[TASK] For each line in the records that contains "stands", make a copy.

[DATA PROVIDED]
<file path="src/design/sv32_pkg.sv">
// Sv32 translation types
package sv32_pkg;

    // data word and address widths
    typedef logic [31:0] word_t;
    typedef logic [31:0] vaddr_t;
    typedef logic [33:0] paddr_t;
    typedef logic [21:0] ppn_t;
    typedef logic [9:0]  vpn_t;
    typedef logic [11:0] offset_t;

    // privilege level as seen by the walker
    typedef enum logic [1:0] {
        U_MODE = 2'd0,
        S_MODE = 2'd1,
        M_MODE = 2'd3
    } mode_t;

    // forward request, ready travels back on its own wire
    typedef struct packed {
        logic  valid;
        logic  wen;
        word_t addr;
        word_t wdata;
    } mem_req_t;

    // read response, one pulse per read
    typedef struct packed {
        logic  valid;
        word_t rdata;
    } mem_rsp_t;

    // pte flag and field positions
    localparam int unsigned PTE_V       = 0;
    localparam int unsigned PTE_R       = 1;
    localparam int unsigned PTE_X       = 3;
    localparam int unsigned PTE_PPN_LSB = 10;

    // satp.mode bit, sv32 on
    function automatic logic satp_on(word_t satp);
        return satp[31];
    endfunction

    // root table page number
    function automatic ppn_t satp_ppn(word_t satp);
        return satp[21:0];
    endfunction

    function automatic ppn_t pte_ppn(word_t pte);
        return pte[31:PTE_PPN_LSB];
    endfunction

    // valid pte with R or X set ends the walk
    function automatic logic pte_is_leaf(word_t pte);
        return pte[PTE_V] && (pte[PTE_R] || pte[PTE_X]);
    endfunction

    function automatic vpn_t va_vpn1(vaddr_t va);
        return va[31:22];
    endfunction

    function automatic vpn_t va_vpn0(vaddr_t va);
        return va[21:12];
    endfunction

    function automatic offset_t va_offset(vaddr_t va);
        return va[11:0];
    endfunction

    // entry address inside a table page
    function automatic paddr_t table_addr(ppn_t base, vpn_t vpn, int unsigned size_log2);
        return {base, 12'h000} + (paddr_t'(vpn) << size_log2);
    endfunction

endpackage

</file>
<file path="src/design/page_table_walker.sv">
// Sv32 page table walker
`timescale 1ns/1ps

module page_table_walker #(
    parameter int unsigned PTE_SIZE_LOG2 = 2
) (
    input  logic              clk,
    input  logic              rst_n,
    input  logic              kill,

    // requester side
    input  sv32_pkg::mem_req_t preq,
    output logic              preq_ready,
    output sv32_pkg::mem_rsp_t presp,

    // memory side
    output sv32_pkg::mem_req_t memreq,
    input  logic              memreq_ready,
    input  sv32_pkg::mem_rsp_t memresp,

    // csr view
    input  sv32_pkg::mode_t    csr_mode,
    input  sv32_pkg::word_t    csr_satp
);

    import sv32_pkg::*;

    // walk sequence, one memory access per REQ/WAIT pair
    typedef enum logic [2:0] {
        IDLE,
        WALK_REQ,
        WALK_WAIT,
        ACCESS_REQ,
        ACCESS_WAIT,
        DONE
    } state_t;

    state_t   state;

    // translation on outside machine mode with satp.mode set
    logic     sv32_en;

    // saved request and walk progress
    mem_req_t s_req;
    logic     level;
    paddr_t   next_addr;
    word_t    result_rdata;

    // fields of the saved virtual address
    vpn_t     s_vpn0;
    offset_t  s_offset;

    // fields of the returned pte
    ppn_t     resp_ppn;
    logic     resp_valid_pte;
    logic     resp_leaf;

    // walker-driven side of the muxes
    mem_req_t walk_req;
    mem_rsp_t walk_rsp;
    logic     walk_ready;

    assign sv32_en = (csr_mode != M_MODE) && satp_on(csr_satp);

    assign s_vpn0   = va_vpn0(s_req.addr);
    assign s_offset = va_offset(s_req.addr);

    assign resp_ppn       = pte_ppn(memresp.rdata);
    assign resp_valid_pte = memresp.rdata[PTE_V];
    assign resp_leaf      = pte_is_leaf(memresp.rdata);

    // accept only from IDLE
    assign walk_ready = (state == IDLE);

    // pte reads are always reads, only the final access may write
    assign walk_req.valid = (state == WALK_REQ) || (state == ACCESS_REQ);
    assign walk_req.wen   = (state == ACCESS_REQ) && s_req.wen;
    assign walk_req.addr  = next_addr[31:0];
    assign walk_req.wdata = s_req.wdata;

    // single pulse after the final access
    assign walk_rsp.valid = (state == DONE);
    assign walk_rsp.rdata = result_rdata;

    // bare mode goes straight through, no added cycles
    assign preq_ready = sv32_en ? walk_ready : memreq_ready;
    assign memreq     = sv32_en ? walk_req   : preq;
    assign presp      = sv32_en ? walk_rsp   : memresp;

    // walk state machine
    always_ff @(posedge clk) begin
        if (!rst_n || kill) begin
            state <= IDLE;
        end else if (sv32_en) begin
            case (state)
                IDLE: begin
                    if (preq.valid) begin
                        s_req     <= preq;
                        // start at level 1 from the root table
                        level     <= 1'b1;
                        next_addr <= table_addr(satp_ppn(csr_satp), va_vpn1(preq.addr),
                                                PTE_SIZE_LOG2);
                        state     <= WALK_REQ;
                    end
                end

                WALK_REQ: begin
                    // address held until the memory takes it
                    if (memreq_ready) begin
                        state <= WALK_WAIT;
                    end
                end

                WALK_WAIT: begin
                    if (memresp.valid) begin
                        if (!resp_valid_pte) begin
                            // invalid pte, access goes to 0
                            next_addr <= '0;
                            state     <= ACCESS_REQ;
                        end else if (resp_leaf) begin
                            if (level) begin
                                // megapage: ppn1, vpn0, offset
                                next_addr <= {resp_ppn[21:10], s_vpn0, s_offset};
                            end else begin
                                // 4K page: full ppn and offset
                                next_addr <= {resp_ppn, s_offset};
                            end
                            state <= ACCESS_REQ;
                        end else if (level) begin
                            // pointer, descend into the level-0 table
                            level     <= 1'b0;
                            next_addr <= table_addr(resp_ppn, s_vpn0, PTE_SIZE_LOG2);
                            state     <= WALK_REQ;
                        end else begin
                            // pointer at the last level is a failed walk
                            next_addr <= '0;
                            state     <= ACCESS_REQ;
                        end
                    end
                end

                ACCESS_REQ: begin
                    if (memreq_ready) begin
                        // writes get no memory response
                        state <= s_req.wen ? DONE : ACCESS_WAIT;
                    end
                end

                ACCESS_WAIT: begin
                    if (memresp.valid) begin
                        result_rdata <= memresp.rdata;
                        state        <= DONE;
                    end
                end

                DONE: begin
                    state <= IDLE;
                end

                default: begin
                    state <= IDLE;
                end
            endcase
        end
    end

    // a request accepted in IDLE never completes in the very next cycle
    assert property (@(posedge clk) disable iff (!rst_n)
        (sv32_en && state == IDLE) ##1 sv32_en |-> !presp.valid)
        else $error("presp.valid raised straight out of IDLE");

    // stalled memory request keeps its address
    assert property (@(posedge clk) disable iff (!rst_n || kill)
        (sv32_en && memreq.valid && !memreq_ready) ##1 (sv32_en && !kill)
        |-> memreq.valid && $stable(memreq.addr))
        else $error("memreq.addr changed while waiting for ready");

endmodule

</file>
<file path="config.mk">
export PLATFORM = sky130hd
export DESIGN_NAME = page_table_walker
export DESIGN_NICKNAME = d
export VERILOG_FILES = /design/src/design/sv32_pkg.sv /design/src/design/page_table_walker.sv
export SDC_FILE = /design/constraint.sdc
export NUM_CORES = 1
export LEC_CHECK = 0
export ABC_CLOCK_PERIOD_IN_PS = 5700
export BUFFER_PORTS_ARGS = -buffer_cell sky130_fd_sc_hd__buf_4
export CAP_MARGIN = 5
export CORE_MARGIN = 2
export CORE_UTILIZATION = 50
export CTS_BUF_LIST = sky130_fd_sc_hd__clkbuf_8
export DETAILED_ROUTE_END_ITERATION = 16
export HOLD_SLACK_MARGIN = 0.06
export PLACE_DENSITY = 0.82
export SLEW_MARGIN = 40
export SYNTH_ARGS = -nofsm -noshare
export SYNTH_HDL_FRONTEND = slang
export SYNTH_SLANG_ARGS = --single-unit
</file>
<file path="constraint.sdc">
create_clock -name clk -period 5.7 [get_ports clk]
set_input_delay 0.57 -clock clk [delete_from_list [all_inputs] [get_ports clk]]
set_output_delay 0.57 -clock clk [all_outputs]
set_load 0.005 [all_outputs]
</file>
# Word-level counts from Yosys, hierarchy flattened
# Cells that the tools add are included.
[op_classes] n_addsub=2 eq_ne=13 n_mux=25 n_bitwise=1 n_reduce_logical=14
[op_table] op="32-bit 2-to-1 mux" count=5
[op_table] op="66-bit 2-to-1 mux" count=1
[op_table] op="32-bit by 12-bit adder with 32-bit output" count=2
[op_table] op="32-bit case mux with 2 select lines" count=1
[op_table] op="33-bit 2-to-1 mux" count=1
[op_table] op="22-bit 2-to-1 mux" count=1
[op_table] op="2-bit != test (second input constant)" count=8
[op_table] op="3-bit 2-to-1 mux" count=5
[op_table] op="3-bit case mux with 5 select lines" count=1
[op_table] op="4-bit AND reduction" count=2
[op_table] op="7-bit AND reduction" count=1
[op_table] op="3-bit by 2-bit equality test with 1-bit output (second input constant)" count=2
[op_table] op="3-bit equality test (second input constant)" count=2
[op_table] op="1-bit 2-to-1 mux" count=6
[op_table] op="2-bit 2-to-1 mux" count=3
[op_table] op="6-bit AND reduction" count=1
[op_table] op="5-bit AND reduction" count=1
[op_table] op="3-bit by 1-bit equality test with 1-bit output (second input constant)" count=1
[op_table] op="1-bit logical AND" count=3
[op_table] op="3-bit logical NOT" count=1
[op_table] op="1-bit logical OR" count=3
[op_table] op="1-bit case mux with 2 select lines" count=1
[op_table] op="2-bit nonzero test" count=1
[op_table] op="1-bit logical NOT" count=1
[op_table] op="1-bit inverter" count=1
[word_totals] ff_bits=123 inputBits=137 output_inout_bits=100 elab_cells=62

# Depth between registers and ports, before layout
# Gate-level depths: netlist of run 1.
[logic_depth] word_depth=6 mapped_depth=7

# Least setup slack after synthesis of run 1
# Ideal clock, no wire load.
[synth_timing] kind="input port to flip-flop" startpoint="in csr_mode[0]" endpoint="reg result_rdata[0] (enable)" setup_ns=0.501 t_arrival_ns=4.161 t_required_ns=5.199 path_slack_ns=1.037 path_stages=4 path_cell_list="nand2_1 nand2_1 or2_2 nor4_1"
[synth_between] elab_chain_cells=3
[synth_rtl] element="from (decl)" line_no="page_table_walker.sv:22" source="input sv32_pkg::mode_t csr_mode,"
[synth_rtl] element="2-bit != test" line_no="page_table_walker.sv:63" source="assign sv32_en = (csr_mode != M_MODE) && satp_on(csr_satp);"
[synth_rtl] element="1-bit logical AND" line_no="page_table_walker.sv:63"
[synth_rtl] element="4-bit AND reduction (no line)"
[synth_rtl] element="to (signal assigned)" line_no="page_table_walker.sv:151" source="result_rdata <= memresp.rdata;"
[synth_rtl] element="to (decl)" line_no="page_table_walker.sv:47" source="word_t result_rdata;"
# No other way between the ends.
# A chain may end at the register's enable or synchronous reset.

==> results.md, run 1 <==
Run status:
- The run finished with clean final reports.

Global routing:
- The global-route usage over all layers is around a quarter.
- The global-route wire length before repair is 25470 um.
- The number of global-route vias before repair is ~4900.
- The largest net degree at the start of global routing is ~110.
- The remaining global-route overflow is 0.
- The number of antenna violations at the first check in global routing is 0.

Yosys:
- The sequential element share of the synthesized area is a little over three fifths.
- The post-synthesis cell type count is 32.
- The total standard cell area after synthesis is 0.005856 mm2.
- The post-synthesis register bit count is 123.
- The count of mapped cells out of synthesis is 617.
- The number of nets in the synthesized netlist is 754.
- The number of warning messages in the yosys log is 0.
- Averaged over all synthesized cells, the footprint is 9.490 um2.

Finish:
- Measured on the finished design, the core utilization comes to 70.21%.
- In the final design database the tool counted a little under 1000 nets.
- 0 antenna diodes ended up in the layout.
- The final non-filler cell area is 0.008016 mm2.
- The area growth from synthesis to layout is 36.90%.
- The share of final-layout standard cells stronger than drive strength 1 is 31.83%.
- Excluding fillers, the count of instances in the completed layout stands at 985.

STA:
- The max-slew violation total from the final report came to 0.
- After layout, the worst path uses between 50% and 60% of the clock period.
- The summed negative setup slack over all endpoints is 0 ns.
- The fmax is 333.2 MHz.
- At the pin with the least slew margin, the transition time is 0.7463 ns.
- Setup slack on the critical path of the routed design comes to between 2 and 3 ns.
- For the finished layout, the period the worst path requires is 3.001 ns.
- The relative slew slack is roughly 50%.
- Setup repair after global routing left no endpoint under its margin.
- The count of final hold-check violations is 0.
- Setup violations remaining at the end of the flow were counted as 0.
- The final clock skew is 0.009967 ns.

Clock network:
- The number of clock buffers added by TritonCTS is 17.
- CTS saw 123 sinks.
- The number of buffers inserted by hold repair at cts is 0.
- The H-tree was split into 4 levels.
- The maximum clock insertion buffer count is 2.
- TritonCTS built the clock tree.
- Post-CTS repair changed the size of 0 cells.
- The number of buffers inserted to repair setup after CTS is 0.
- The post-CTS clock slew at the launch and capture registers of the worst setup and hold paths is roughly 0.07 ns.
- The cell sitting at the root of the clock tree is a clkbuf_8.
- For the worst-skew pair, the clock arrives at the later sink with an insertion delay of 0.42 ns.

Route:
- The total wire length after detailed routing is 16550 um.
- The DRC violations left is 0.
- The detailed-route via count is ~5200.
- The routed via count divided by cell count is 5.280.
- The routed length per instance is about 17 um.
- For this block, the initial DRC count from the detailed router was 353.
- The length of the first detailed-routing pass in iterations is 5.
- The final antenna-violating net count is 0.

Critical path:
- The kind of capture point of the worst setup path is an output pin.
- For the worst setup path, the data required time is between 5 and 6 ns.
- The biggest fanout along the worst timing path is 58.
- The critical path goes through buf_4 -> a21boi_4 -> buf_8 -> buf_4 -> nand4b_1 -> nand2_1 -> buf_4.
- The largest single stage delay on the critical path is between 0.5 and 0.6 ns.
- In this design, the critical path's most frequently occurring cell is buf_4.
- At the worst endpoint, the arrival time is 2.43 ns.
- The worst setup path is launched from an input pin.
- The slowest stage cell on the critical path is a21boi_4.
- The critical path in this run is classified as in -> out.

Floorplan:
- The die covers between 0.01 and 0.015 mm2.
- The initial cell density of the core is between 50% and 60%.
- The floorplan has 39 rows.
- The region available for standard cell placement spans 0.01142 mm2.
- For this design the top-level I/O count stands at 237.
- Measured along the y axis, the die boundary spans ~110 um.
- The floorplan step set the die width to between 100 and 150 um.

Placed design:
- Port buffering added around 230 buffers.
- The routability congestion estimate from global placement is about 0.93.
- The detailed placer's ending HPWL is between 10000 and 15000 um.
- The worst setup slack before clock tree synthesis is ~2.7 ns.
- The number of placed cells counting well taps is 953.
- The cell area after placement is roughly 0.0077 mm2.

Pwr:
- VDD sags by at most 0.1628 mV.
- In this run the power density over the cells is roughly 250 mW/mm2.
- For this design the static power due to leakage is 3.637 nW.

Min path:
- The path category of the worst min-delay check is in -> reg.

Run:
- The number of maximum-capacitance violations is 0.
==> synth_stat cells, drive strengths merged <==
library cell	count	area (um2)
mux2i	2	20.02
o31ai	1	7.510
clkbuf	26	97.59
buf	14	85.08
nor3	1	5.000
a31oi	13	81.33
and2	1	6.260
dfxtp	3	60.06
a21oi	31	155.2
or2	1	6.260
nor2	13	56.30
a22o	10	87.58
a41oi	1	16.27
inv	1	3.750
and3	9	56.30
nand3	8	40.04
or3	2	12.51
o21a	8	60.06
a21boi	1	7.510
o21ai	16	80.07
nand2	324	1216
nor3b	1	18.77
nand2b	2	12.51
nand3b	4	30.03
nand4b	1	8.760
edfxtp	120	3603
nor4	1	6.260
a211oi	2	15.01
==> metal layers <==
layer / vias to the layer above / part of all wire, % / global-route usage [%] / wire length (um)
met3: 17 / 9.8 / 8.747 / 1623
met4: 0 / 1.0 / 8.130 / 173
met1: 2411 / 39 / 32.81 / 6514
li1: 2515 / - / - / -
met2: 258 / 50 / 43.05 / 8242
met5: - / 0 / 0 / 0
==> cell families after synthesis <==
group           count (synthesis)  synth area share (%)
compound gates                 83                 8.718
mux                             2                0.3419
buf+inv                        41                 3.184
simple gates                  368                 25.19
flops                         123                 62.56
==> worst max-delay path, delay by kind of cell <==
family | cells | cell delay (ns)
buf+inv | 4 | 1.02
compound gates | 1 | 0.54
simple gates | 2 | 0.27
==> cells in the final DEF (no fill, tap or decap), types with 2 or more instances in the layout <==
cell type	synthesis	layout
o21ai_0	15	14
mux2i_1	2	2
clkinv_1	0	5
clkbuf_8	0	17
nand2b_1	2	2
nor2_1	12	10
a31oi_1	13	13
o21a_1	8	7
and3_1	9	9
nand2_1	324	323
a211oi_1	2	2
nor2_4	1	3
inv_1	0	3
edfxtp_1	120	120
a22o_1	10	10
or3_1	2	2
nand3_1	8	8
clkinv_2	0	5
dfxtp_1	3	3
o21ai_1	1	2
a21oi_1	31	31
buf_4	1	229
nand3b_1	4	4
buf_8	0	2
==> through the flow <==
| stage | hold WS [ns] | power, mW |
|---|---|---|
| after floorplan | 0.5203 | 1.144 |
| after global placement | 0.5306 | 1.330 |
| after detailed placement | 0.5360 | 1.340 |
| after CTS | 0.3015 | 1.985 |
| after global routing | 0.2872 | 2.056 |
| final | 0.3277 | 1.979 |
==> registers in the layout, summed over array words and instances, names as in the netlist <==
| name | count |
|---|---|
| level | 1 |
| next_addr | 32 |
| result_rdata | 32 |
| s_offset | 12 |
| s_req | 43 |
| state | 3 |
==> area by class of cell <==
type	instances	area, um2
Inverter	1	3.754
Clock buffer	17	234.0
Fill cell	880	3402
Clock inverter	15	92.59
Timing Repair Buffer	233	1788
Multi-Input combinational cell	453	2056
Sequential cell	123	3664
Tap cell	143	178.9
==> power by group <==
group	internal [mW]	switching [mW]
Clock	0.327	0.331
Combinational	0.163	0.152
Sequential	1.00	0.00331
==> final timing paths <==
path,startpoint,to,slack (ns),depth (start not counted)
min,preq[0],s_req[0]$_DFFE_PP_,0.33,1
max reg2reg,state[1]$_SDFFE_PP0P_,next_addr[28]$_DFFE_PP_,3.55,4
min reg2reg,s_offset[0]$_DFFE_PP_,next_addr[0]$_SDFFCE_PN0P_,0.56,1
max,csr_satp[31],presp[32],2.70,7
Note: power is estimated with default switching activity, not from simulation.
==> inputs of run 2 (changes only) <==
ABC_CLOCK_PERIOD_IN_PS = 3090   (was 5700)
clock period = 3.09 ns   (was 5.7 ns; I/O delays follow)
==> run 2 against run 1 <==
- clock power up 140%
- critical path type is now reg -> reg
- largest power group unchanged
- flip-flop and latch count unchanged
- sequential share of layout area down 4.0 points
- highest routed layer unchanged
- first-iteration DRC count up 35%
- clock skew about the same
- largest cell class unchanged
- global-route usage up 4.4 points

[OUTPUT FOR THIS EXERCISE]
- Excluding fillers, the count of instances in the completed layout stands at 985.
- For this design the top-level I/O count stands at 237.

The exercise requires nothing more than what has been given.